**What the exercise asks**:
Find each line below containing the word "parameter" and copy it.

(Dataset items)
☆ ☆ ☆ ☆ ☆
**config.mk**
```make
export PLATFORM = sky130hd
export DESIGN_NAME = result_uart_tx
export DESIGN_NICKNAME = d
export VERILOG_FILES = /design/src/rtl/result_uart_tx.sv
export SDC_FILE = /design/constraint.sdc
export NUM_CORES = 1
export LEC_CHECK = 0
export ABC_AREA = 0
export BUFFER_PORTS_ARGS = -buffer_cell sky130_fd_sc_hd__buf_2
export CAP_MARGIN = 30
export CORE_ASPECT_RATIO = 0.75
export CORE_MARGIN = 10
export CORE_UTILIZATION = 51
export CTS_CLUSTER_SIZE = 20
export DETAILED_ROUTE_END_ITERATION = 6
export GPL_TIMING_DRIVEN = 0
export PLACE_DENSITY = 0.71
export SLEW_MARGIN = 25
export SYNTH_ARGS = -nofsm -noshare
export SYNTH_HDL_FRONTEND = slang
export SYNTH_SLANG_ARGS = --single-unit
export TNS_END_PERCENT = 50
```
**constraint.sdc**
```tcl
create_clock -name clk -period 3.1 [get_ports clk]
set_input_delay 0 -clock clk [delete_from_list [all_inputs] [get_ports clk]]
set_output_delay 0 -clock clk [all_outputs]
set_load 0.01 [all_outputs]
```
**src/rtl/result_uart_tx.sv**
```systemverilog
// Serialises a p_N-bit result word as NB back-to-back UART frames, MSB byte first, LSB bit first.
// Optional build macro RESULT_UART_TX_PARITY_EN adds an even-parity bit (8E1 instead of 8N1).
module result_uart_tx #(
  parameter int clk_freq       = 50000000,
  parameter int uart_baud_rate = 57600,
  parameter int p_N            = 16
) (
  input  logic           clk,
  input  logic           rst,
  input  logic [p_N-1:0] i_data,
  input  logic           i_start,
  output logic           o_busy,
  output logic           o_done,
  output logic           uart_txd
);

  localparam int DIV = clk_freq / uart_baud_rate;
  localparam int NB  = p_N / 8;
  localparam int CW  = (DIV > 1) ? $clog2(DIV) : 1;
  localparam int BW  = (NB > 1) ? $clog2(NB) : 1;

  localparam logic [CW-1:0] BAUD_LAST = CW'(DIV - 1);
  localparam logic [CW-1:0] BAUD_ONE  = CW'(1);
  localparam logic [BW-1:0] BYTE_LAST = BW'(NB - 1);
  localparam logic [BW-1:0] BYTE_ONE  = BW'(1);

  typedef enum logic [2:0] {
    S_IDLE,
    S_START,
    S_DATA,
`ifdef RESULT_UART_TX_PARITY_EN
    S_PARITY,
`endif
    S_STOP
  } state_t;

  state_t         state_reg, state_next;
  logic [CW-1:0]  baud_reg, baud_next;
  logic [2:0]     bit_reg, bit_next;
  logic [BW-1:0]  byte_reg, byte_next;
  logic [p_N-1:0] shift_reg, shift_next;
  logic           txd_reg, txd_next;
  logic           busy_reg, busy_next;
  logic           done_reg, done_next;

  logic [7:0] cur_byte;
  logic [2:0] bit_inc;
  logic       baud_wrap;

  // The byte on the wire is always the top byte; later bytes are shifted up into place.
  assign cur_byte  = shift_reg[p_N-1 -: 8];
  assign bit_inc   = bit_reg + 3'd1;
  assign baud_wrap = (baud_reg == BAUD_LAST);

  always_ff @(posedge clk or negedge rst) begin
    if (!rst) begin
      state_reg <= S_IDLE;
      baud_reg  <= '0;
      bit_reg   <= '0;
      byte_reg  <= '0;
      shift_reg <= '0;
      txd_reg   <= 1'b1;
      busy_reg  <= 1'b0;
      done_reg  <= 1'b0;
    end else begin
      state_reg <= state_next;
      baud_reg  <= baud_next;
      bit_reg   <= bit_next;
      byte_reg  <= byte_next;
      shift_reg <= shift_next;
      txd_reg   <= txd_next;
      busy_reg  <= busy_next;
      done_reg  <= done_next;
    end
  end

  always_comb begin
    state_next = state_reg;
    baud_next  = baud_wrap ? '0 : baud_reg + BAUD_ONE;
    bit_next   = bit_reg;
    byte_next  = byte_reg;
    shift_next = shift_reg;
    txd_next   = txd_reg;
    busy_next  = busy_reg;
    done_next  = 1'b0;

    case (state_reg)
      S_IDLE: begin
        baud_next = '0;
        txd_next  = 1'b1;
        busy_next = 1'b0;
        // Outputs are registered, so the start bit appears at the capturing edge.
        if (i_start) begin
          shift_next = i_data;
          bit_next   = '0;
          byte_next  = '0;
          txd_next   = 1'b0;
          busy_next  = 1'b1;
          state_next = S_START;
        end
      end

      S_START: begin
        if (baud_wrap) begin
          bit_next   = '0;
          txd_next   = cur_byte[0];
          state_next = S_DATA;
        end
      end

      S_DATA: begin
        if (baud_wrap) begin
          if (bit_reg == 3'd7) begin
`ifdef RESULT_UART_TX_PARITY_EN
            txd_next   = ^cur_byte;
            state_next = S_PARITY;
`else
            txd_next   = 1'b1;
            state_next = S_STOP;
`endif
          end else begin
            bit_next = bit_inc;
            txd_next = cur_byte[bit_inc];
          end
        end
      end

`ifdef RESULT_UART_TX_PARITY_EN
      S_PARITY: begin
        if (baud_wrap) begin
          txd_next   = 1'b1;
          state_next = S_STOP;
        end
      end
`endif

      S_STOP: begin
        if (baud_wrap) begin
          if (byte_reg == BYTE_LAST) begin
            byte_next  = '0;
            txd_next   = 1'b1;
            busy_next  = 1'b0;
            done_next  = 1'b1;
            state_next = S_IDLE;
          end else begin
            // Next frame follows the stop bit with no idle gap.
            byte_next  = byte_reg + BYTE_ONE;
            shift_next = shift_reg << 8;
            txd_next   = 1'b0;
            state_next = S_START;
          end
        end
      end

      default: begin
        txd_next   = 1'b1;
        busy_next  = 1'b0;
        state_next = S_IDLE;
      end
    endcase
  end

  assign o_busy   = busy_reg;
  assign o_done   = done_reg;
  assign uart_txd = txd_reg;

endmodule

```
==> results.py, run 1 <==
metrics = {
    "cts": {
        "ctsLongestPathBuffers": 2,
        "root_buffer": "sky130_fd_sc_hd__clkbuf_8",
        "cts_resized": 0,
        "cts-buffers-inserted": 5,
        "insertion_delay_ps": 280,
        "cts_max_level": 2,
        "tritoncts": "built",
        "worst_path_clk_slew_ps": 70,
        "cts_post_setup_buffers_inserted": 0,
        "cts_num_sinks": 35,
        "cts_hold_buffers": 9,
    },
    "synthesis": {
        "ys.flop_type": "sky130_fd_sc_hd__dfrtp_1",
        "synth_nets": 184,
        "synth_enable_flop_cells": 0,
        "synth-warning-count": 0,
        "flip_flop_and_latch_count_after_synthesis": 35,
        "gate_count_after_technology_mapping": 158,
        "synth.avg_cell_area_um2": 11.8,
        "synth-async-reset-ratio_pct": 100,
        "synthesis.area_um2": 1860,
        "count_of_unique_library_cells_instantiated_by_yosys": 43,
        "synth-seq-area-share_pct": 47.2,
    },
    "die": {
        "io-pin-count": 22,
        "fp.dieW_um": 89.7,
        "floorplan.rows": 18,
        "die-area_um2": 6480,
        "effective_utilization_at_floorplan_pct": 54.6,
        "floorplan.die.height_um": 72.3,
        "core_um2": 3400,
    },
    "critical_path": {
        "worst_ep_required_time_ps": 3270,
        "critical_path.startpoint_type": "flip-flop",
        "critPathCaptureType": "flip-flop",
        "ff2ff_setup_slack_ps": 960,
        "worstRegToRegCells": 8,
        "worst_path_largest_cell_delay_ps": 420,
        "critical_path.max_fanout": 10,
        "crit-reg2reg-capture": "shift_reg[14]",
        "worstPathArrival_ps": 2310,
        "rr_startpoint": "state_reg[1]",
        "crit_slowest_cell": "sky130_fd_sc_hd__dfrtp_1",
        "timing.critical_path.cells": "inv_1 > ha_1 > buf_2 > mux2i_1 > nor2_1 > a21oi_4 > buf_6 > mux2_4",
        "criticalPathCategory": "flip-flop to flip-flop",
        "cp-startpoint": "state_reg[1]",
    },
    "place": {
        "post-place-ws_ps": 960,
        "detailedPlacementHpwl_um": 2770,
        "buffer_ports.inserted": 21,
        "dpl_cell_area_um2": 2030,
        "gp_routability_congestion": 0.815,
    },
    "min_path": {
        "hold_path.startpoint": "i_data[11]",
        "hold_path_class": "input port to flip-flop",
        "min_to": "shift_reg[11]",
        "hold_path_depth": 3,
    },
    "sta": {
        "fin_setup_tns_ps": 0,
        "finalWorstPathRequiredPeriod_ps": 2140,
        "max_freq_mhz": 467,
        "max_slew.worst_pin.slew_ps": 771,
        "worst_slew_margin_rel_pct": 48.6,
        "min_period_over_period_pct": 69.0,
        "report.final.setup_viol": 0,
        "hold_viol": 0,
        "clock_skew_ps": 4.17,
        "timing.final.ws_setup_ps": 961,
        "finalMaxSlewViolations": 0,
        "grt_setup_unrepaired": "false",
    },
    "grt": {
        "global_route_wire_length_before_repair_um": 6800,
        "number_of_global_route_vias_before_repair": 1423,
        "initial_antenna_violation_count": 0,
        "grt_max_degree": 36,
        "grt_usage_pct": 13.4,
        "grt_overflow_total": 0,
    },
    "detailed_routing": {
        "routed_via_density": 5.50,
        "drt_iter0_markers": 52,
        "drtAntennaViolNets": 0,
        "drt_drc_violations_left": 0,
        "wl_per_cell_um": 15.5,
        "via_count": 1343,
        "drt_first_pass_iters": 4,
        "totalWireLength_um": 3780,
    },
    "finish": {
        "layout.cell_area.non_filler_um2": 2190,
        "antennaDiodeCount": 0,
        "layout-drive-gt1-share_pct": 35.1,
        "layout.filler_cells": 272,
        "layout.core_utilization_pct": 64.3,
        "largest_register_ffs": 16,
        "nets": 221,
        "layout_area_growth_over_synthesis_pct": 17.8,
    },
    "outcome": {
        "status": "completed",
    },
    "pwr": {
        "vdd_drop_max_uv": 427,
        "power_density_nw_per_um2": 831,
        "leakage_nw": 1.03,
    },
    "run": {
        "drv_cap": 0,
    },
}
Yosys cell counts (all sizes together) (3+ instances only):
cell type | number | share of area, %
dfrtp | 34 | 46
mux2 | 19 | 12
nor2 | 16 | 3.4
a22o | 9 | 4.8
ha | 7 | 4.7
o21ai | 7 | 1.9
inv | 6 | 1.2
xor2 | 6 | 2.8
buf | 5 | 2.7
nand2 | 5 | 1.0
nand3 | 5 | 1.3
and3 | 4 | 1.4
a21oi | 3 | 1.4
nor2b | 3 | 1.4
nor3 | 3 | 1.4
☆ ☆ ☆ ☆ ☆
**Response**:
  parameter int clk_freq       = 50000000,
  parameter int uart_baud_rate = 57600,
  parameter int p_N            = 16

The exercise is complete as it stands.